Brittany first connected with her biological family in high school, but lost contact by her senior year. While at St. Joseph’s, realizing that she felt a need to know where she came from and who her family was, she once again reached out. The organization that had previously found her birth family succeeded once again. After her graduation from St. Joseph’s, staff and alumni of Good Will-Hinckley sponsored a 3-week trip to Korea so that Raucher could meet her birth family.
She returned to Korea in November of 2006 to teach in the city where her birth family lived. While she visited her family about once a month initially, these visits dwindled off for a variety of reasons, but she remained in Korea teaching for more than five years. “Being in Korea, and being exposed to so many people from so many countries is where my passion to travel came from,” she said.
While in Korea she was exploring opportunities to volunteer in Africa when a friend invited her to join him on a 43-week trip camping through Africa, visiting 30 countries.
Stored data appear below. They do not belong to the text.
Source: an optimization exercise on an open RTL-to-GDS flow (aim: small area and a short achievable clock period). Production flows keep margins and buffers that such runs may drop.
Where RTL was checked, it was by simulation tests only, not by an equivalence proof against the original.
Power and IR drop assume default switching activity.

job 7178:
// MY_CPU
module MY_CPU (clk, nRESET, instr, pc, cc, dbg_addr, dbg_data);
Size in the first run: ~1100 cells after synthesis, ~160 flip-flops, about 0.010 sq mm of cells after synthesis.
==> flow/config.mk <==
export PLATFORM = sky130hd
export DESIGN_NAME = MY_CPU
export DESIGN_NICKNAME = MY_CPU
export VERILOG_FILES = /design/flow/design.v
export SDC_FILE = /design/flow/constraint.sdc
export NUM_CORES = 4
export LEC_CHECK = 0
export CAP_MARGIN = 20
export CORE_MARGIN = 2
export CORE_UTILIZATION = 40
export SETUP_SLACK_MARGIN = 2.5
export SLEW_MARGIN = 20
==> flow/constraint.sdc <==
create_clock -name core_clock -period 7.0 [get_ports {clk}]
set_input_delay 1.4000 -clock core_clock [delete_from_list [all_inputs] [get_ports {clk}]]
set_output_delay 1.4000 -clock core_clock [all_outputs]
set_load 0.01 [all_outputs]
standard.sh (not shown) runs the stock make flow with config.mk's settings and CLKGATE_MAP_FILE= SYNTH_SCRIPT=/design/flow/synth_recipe.tcl, a recipe that flattens the netlist after the stock synthesis.
==> flow/flow/run.sh <==
#!/bin/bash
# Layout flow: the standard ORFS flow with these changes:
#  - synthesis maps with flow/abc.script (flow/my_synth.tcl swaps it into ORFS's
#    synthesis; everything else there is the standard synthesis);
#  - no full/half adder extraction in synthesis (ADDER_MAP_FILE empty);
#  - port buffers are sky130_fd_sc_hd__buf_2 instead of the resizer's default pick.
# The make output is kept in flow_make.log; ORFS's own logs stay under orfs/logs.
set -euo pipefail
here=$(pwd)
export MY_ABC_SCRIPT=$here/flow/abc.script
bash standard.sh ADDER_MAP_FILE= \
  SYNTH_SCRIPT=$here/flow/my_synth.tcl \
  "BUFFER_PORTS_ARGS=-buffer_cell sky130_fd_sc_hd__buf_2" \
  finish > flow_make.log 2>&1
==> flow/flow/abc.script <==
strash
&get -n
&st
&dch
&nf -p -R 0
&put
topo
==> flow/flow/my_synth.tcl <==
proc synth {args} { yosys synth -nofsm -noshare {*}$args }
# Replace the ABC script ORFS picks with MY_ABC_SCRIPT, keeping its other arguments.
proc abc {args} {
  set i [lsearch -exact $args -script]
  if { $i >= 0 && [info exists ::env(MY_ABC_SCRIPT)] } {
    set args [lreplace $args [expr {$i + 1}] [expr {$i + 1}] $::env(MY_ABC_SCRIPT)]
  }
  puts "my abc: $args"
  yosys abc {*}$args
}
source $::env(SCRIPTS_DIR)/synth.tcl
# left out here: clear keep_hierarchy, flatten, clean up, hide names made inside functions, write 1_2_yosys.v
Job 7178 completed every stage of the flow, and the final layout passed the timing, design-rule and antenna checks.
Here is what was changed in the inputs of job 7179 compared with job 7178.
==> flow/flow/abc.script <==
strash
dch
map -D 2500
topo
buffer -c
upsize -c
dnsize -c
Notes after the runs:
Diff job 7178 -> job 7179: die area grew by 8.1%, part of the total power dissipated in the clock network grew by 3.9 points, share of final-layout standard cells stronger than drive strength 1 grew by 0.58 points. The cell type of the slowest stage on the worst timing path comes out sky130_fd_sc_hd__a2111oi_4 in one run and sky130_fd_sc_hd__a311o_1 in the other, namely in job 7179 and job 7178 respectively. Job 7179 vs job 7178: met1 track demand over resource in global routing down. Going from job 7178 to job 7179, worst setup margin increased 36 ps, complex-gate fraction of the synthesized area decreased 1.5 points. Higher number of tapcells goes to job 7179 over job 7178. Compared with job 7178, job 7179 shows total detailed-routing wirelength higher by 2.5 mm.
--- input diff job 7179..job 3456 ---
==> flow/flow/run.sh <==
#!/bin/bash
# Layout flow: the standard ORFS flow, with two changes:
#  - no full/half adder extraction in synthesis (ADDER_MAP_FILE empty), so ABC maps
#    the adder logic itself;
#  - port buffers are sky130_fd_sc_hd__buf_2 instead of the resizer's default pick.
# The make output is kept in flow_make.log; ORFS's own logs stay under orfs/logs.
set -euo pipefail
bash standard.sh ADDER_MAP_FILE= \
  "BUFFER_PORTS_ARGS=-buffer_cell sky130_fd_sc_hd__buf_2" \
  finish > flow_make.log 2>&1
removed: flow/flow/abc.script
removed: flow/flow/my_synth.tcl
### Flow results
Comparing total number of tap cells for job 7179 and job 3456, the smaller number came from job 7179.
Job 3456 has completed all stages; timing, DRC and antenna checks passed.
The number of non-clock buffers of job 3456 exceeds that of job 7179 by 23.
Final critical-path share of the clock period: job 3456 vs job 7179 down 0.61 points
Run comparison: job 7179 slowest stage cell on the critical path sky130_fd_sc_hd__a2111oi_4; job 3456 slowest stage cell on the critical path sky130_fd_sc_hd__and4b_4
Job 3456 vs. job 7179: power share of the combinational group rose 4.7 points; core utilization did not really move; post-layout total power went up by 5.7%; post-synthesis instance total decreased about 3%; global routing met3 resource utilization now sits lower.
Diff job 7179 -> job 3456 | power density over cell area | down slightly
Between job 7179 and job 3456, the switching power as a share of total power is higher for job 7179.
No run of this note included a check of the RTL's function; only the layout flow was run.

---

The RTL this note starts from:
==> flow/design.v <==
module MY_CPU (clk, nRESET, instr, pc, cc, dbg_addr, dbg_data);
	input clk;
	input nRESET;
	input [15:0] instr;
	output [15:0] pc;
	output [3:0] cc;
	input [2:0] dbg_addr;
	output [15:0] dbg_data;
	reg [14:0] pc_q;   
	reg [3:0] cc;
	assign pc = {pc_q, 1'b0};
	wire [15:0] pc_c;
	assign pc_c[0] = 1'b1;
	genvar t;
	generate for (t = 0; t < 15; t = t + 1) begin : g_pc
		assign pc_c[t + 1] = pc_c[t] & pc_q[t];
	end endgenerate
	always @(posedge clk or negedge nRESET)
		if (!nRESET) pc_q <= 15'b0;
		else pc_q <= pc_q ^ pc_c[14:0];
	wire [2:0] op = instr[14:12];
	wire i = instr[11];
	wire [2:0] rD = instr[10:8];
	wire [2:0] rA = instr[7:5];
	wire [2:0] rB = instr[4:2];
	wire [15:0] imm = {{11{instr[4]}}, instr[4:0]};
	wire valid = ~(op == 3'd7 & i);   
	reg [15:0] rf [0:7];
	reg [7:0] v;
	wire [15:0] res;
	wire [7:0] we;
	genvar k;
	generate for (k = 0; k < 8; k = k + 1) begin : g_rf
		assign we[k] = valid & (rD == k);
		always @(posedge clk)
			if (we[k]) rf[k] <= res;
	end endgenerate
	always @(posedge clk or negedge nRESET)
		if (!nRESET) v <= 8'b0;
		else v <= v | we;
	function [7:0] sel;
		input [2:0] a;
		input [7:0] vv;
		reg [3:0] lo;
		reg [7:0] hv;
		integer j;
		begin
			for (j = 0; j < 4; j = j + 1)
				lo[j] = (a[1:0] == j);
			for (j = 0; j < 8; j = j + 1)
				hv[j] = (a[2] == j[2]) & vv[j];
			for (j = 0; j < 8; j = j + 1)
				sel[j] = lo[j % 4] & hv[j];
		end
	endfunction
	function [15:0] rd;
		input [7:0] s;
		input [127:0] d;
		integer j;
		begin
			rd = 16'b0;
			for (j = 0; j < 8; j = j + 1)
				rd = rd | ({16{s[j]}} & d[16*j +: 16]);
		end
	endfunction
	wire [127:0] rflat = {rf[7], rf[6], rf[5], rf[4], rf[3], rf[2], rf[1], rf[0]};
	wire [15:0] A = rd(sel(rA, v), rflat);
	wire [15:0] rb = rd(sel(rB, v & {8{~i}}), rflat);   
	assign dbg_data = rd(sel(dbg_addr, v), rflat);
	wire [15:0] B = rb | (imm & {16{i}});
	wire sub = (op == 3'd2);
	wire [15:0] Bx = B ^ {16{sub}};
	wire [15:0] g0 = A & Bx;
	wire [15:0] p0 = A ^ Bx;
	reg [15:0] G, P;
	integer lv, b;
	always @(*) begin
		G = g0; P = p0;
		G[0] = g0[0] | (p0[0] & sub);
		for (lv = 0; lv < 4; lv = lv + 1)
			for (b = 0; b < 16; b = b + 1)
				if ((b >> lv) & 1) begin
					G[b] = G[b] | (P[b] & G[((b >> lv) << lv) - 1]);
					P[b] = P[b] & P[((b >> lv) << lv) - 1];
				end
	end
	wire [16:0] cy = {G, sub};
	wire [15:0] sum = p0 ^ cy[15:0];
	wire cout = cy[16];
	wire s_shl = (op == 3'd3);
	wire s_shr = (op == 3'd4);
	reg [15:0] sh, nx;
	integer sl;
	always @(*) begin
		sh = A;
		for (sl = 0; sl < 4; sl = sl + 1) begin
			for (b = 0; b < 16; b = b + 1)
				nx[b] = (B[sl] & s_shl & (b >= (1 << sl)) & sh[(b - (1 << sl)) & 15]) |
					(B[sl] & s_shr & (b + (1 << sl) < 16) & sh[(b + (1 << sl)) & 15]) |
					(~B[sl] & (s_shl | s_shr) & sh[b]);
			sh = nx;
		end
	end
	wire s_mov = (op == 3'd1), s_and = (op == 3'd5), s_or = (op == 3'd6), s_not = (op == 3'd7);
	wire [15:0] lg = ({16{s_mov}} & B) | ({16{s_and | s_or}} & g0) | ({16{s_or}} & p0) | ({16{s_not}} & ~B);
	wire s_add = (op == 3'd0) | (op == 3'd2);
	wire [15:0] r = ({16{s_add}} & sum) | sh | lg;
	assign res = r;
	wire [15:0] Bi = imm ^ {16{sub}};
	wire [15:0] zx = A ^ Bi;
	wire [15:0] zo = {A[14:0] | Bi[14:0], sub};
	wire Z_add = ~|(zx ^ zo);
	wire [3:0] s = instr[3:0];
	reg [15:0] m;
	integer q;
	always @(*)
		for (q = 0; q < 16; q = q + 1)
			m[q] = s_shl ? (q <= 15 - s) : (q >= s);
	wire Z_sh = ~|(A & m);
	wire Z_lg = ~|lg;
	wire N = r[15];
	wire Z = s_add ? Z_add : (s_shl | s_shr) ? Z_sh : Z_lg;
	wire C = (op == 3'd0) & cout;
	wire V = (op == 3'd3) ? (A[15] ^ sh[15]) :
		(op == 3'd0) ? ((A[15] == B[15]) & (sum[15] ^ A[15])) : 1'b0;
	always @(posedge clk or negedge nRESET)
		if (!nRESET) cc <= 4'b0;
		else if (valid & i) cc <= {N, Z, C, V};
		else cc <= 4'b0;
endmodule
export LEC_CHECK = 0
export CAP_MARGIN = 10
export CORE_MARGIN = 2
export CORE_UTILIZATION = 40
export SETUP_SLACK_MARGIN = 2.5
export SLEW_MARGIN = 10
create_clock -name core_clock -period 7.0 [get_ports {clk}]
==> flow/flow/run.sh <==
#!/bin/bash
# Layout flow: the standard ORFS flow with these changes:
#  - synthesis maps with flow/abc.script, the pc incrementer with flow/abc_area.script
#    (flow/my_synth.tcl swaps them into ORFS's
#    synthesis; everything else there is the standard synthesis);
#  - no full/half adder extraction in synthesis (ADDER_MAP_FILE empty);
#  - port buffers are sky130_fd_sc_hd__buf_1 instead of the resizer's default pick;
#  - clock tree from clkbuf_4/clkbuf_8 without dummy loads.
# The make output is kept in flow_make.log; ORFS's own logs stay under orfs/logs.
set -euo pipefail
here=$(pwd)
export MY_ABC_SCRIPT=$here/flow/abc.script
export MY_ABC_AREA_SCRIPT=$here/flow/abc_area.script
bash standard.sh ADDER_MAP_FILE= \
  SYNTH_SCRIPT=$here/flow/my_synth.tcl \
  "BUFFER_PORTS_ARGS=-buffer_cell sky130_fd_sc_hd__buf_1" \
  "CTS_ARGS=-sink_clustering_enable -repair_clock_nets -dont_use_dummy_load -buf_list {sky130_fd_sc_hd__clkbuf_4 sky130_fd_sc_hd__clkbuf_8}" \
  finish > flow_make.log 2>&1
==> flow/flow/abc.script <==
strash
dch
map -D 2200
topo
buffer -c
upsize -c
dnsize -c
==> flow/flow/abc_area.script <==
strash
&get -n
&st
&dch
&nf -p -R 0
&put
topo
==> flow/flow/my_synth.tcl <==
# The standard flow's synth_recipe.tcl (standard ORFS synthesis, no fsm/share, flattened, renamed)
# with one change: ABC maps with flow/abc.script, and the pc incrementer (the logic
# cone of the pc_q flip-flops, which has the whole cycle) is first mapped on its own
# with flow/abc_area.script for area.
proc synth {args} { yosys synth -nofsm -noshare {*}$args }
proc abc {args} {
  set i [lsearch -exact $args -script]
  if { $i >= 0 } {
    set a [lreplace $args [expr {$i + 1}] [expr {$i + 1}] $::env(MY_ABC_AREA_SCRIPT)]
    yosys select -set pcl c:pc_q* %ci1:+\[D\] %ci* t:sky130_fd_sc_hd__* %d
    yosys abc {*}$a @pcl
    set args [lreplace $args [expr {$i + 1}] [expr {$i + 1}] $::env(MY_ABC_SCRIPT)]
  }
  puts "my abc: $args"
  yosys abc {*}$args
}
source $::env(SCRIPTS_DIR)/synth.tcl
# left out here: clear keep_hierarchy, flatten, clean up, hide names made inside functions, write 1_2_yosys.v
Next try:
==> flow/flow/abc.script (replaced) <==
strash
dch
map -D 2000
topo
buffer -c
upsize -c
dnsize -c
Settings changed: SETUP_SLACK_MARGIN 2.5 to 2.4.
What happened:
- The new run produced a clean layout
- final area is lower by 2.8%
- worst setup slack got worse by 0.14 ns
- global-route usage rises by 0.62 points
- critical path depth shrinks by 15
This travel experience opened her eyes in terms of politics, culture, people and the world. “I think it’s important to be educated on the world,” Rauscher said. One of the highlights of her trip, she said, was in Guinea, where her group camped on a soccer field. The next day, the children skipped school to play a game of soccer against the visiting adults. The whole village turned out to watch, the children played barefoot, “and they beat us!” she said.
In the midst of her travels, she learned about an opportunity with a company called Soft Power Education. Not knowing if another chance would arise to take a year – or even two months – off, she cut her trip short to volunteer in a small village in Uganda, where she worked with children who had special educational needs, assisting the teacher in teaching sustainable life skills and promoting inclusion.
In Uganda, Rauscher lived in a village with a local family. She ate meals with the family, and had the opportunity to really see how another culture lived. “When people think of Africa, they think of four things,” she said. “War, disease, poverty, and then that equates to death, right? But there’s so much more to Africa than that.”
Rauscher said her desire to help others is derived from the help that she received, and her experience in Uganda only increased that desire. A Windham resident, Rauscher works for Creative Work Systems in Portland. Her future goals include returning to school to obtain a Master’s degree in Social Services, and working her way up in an organization that will allow her to provide services to children.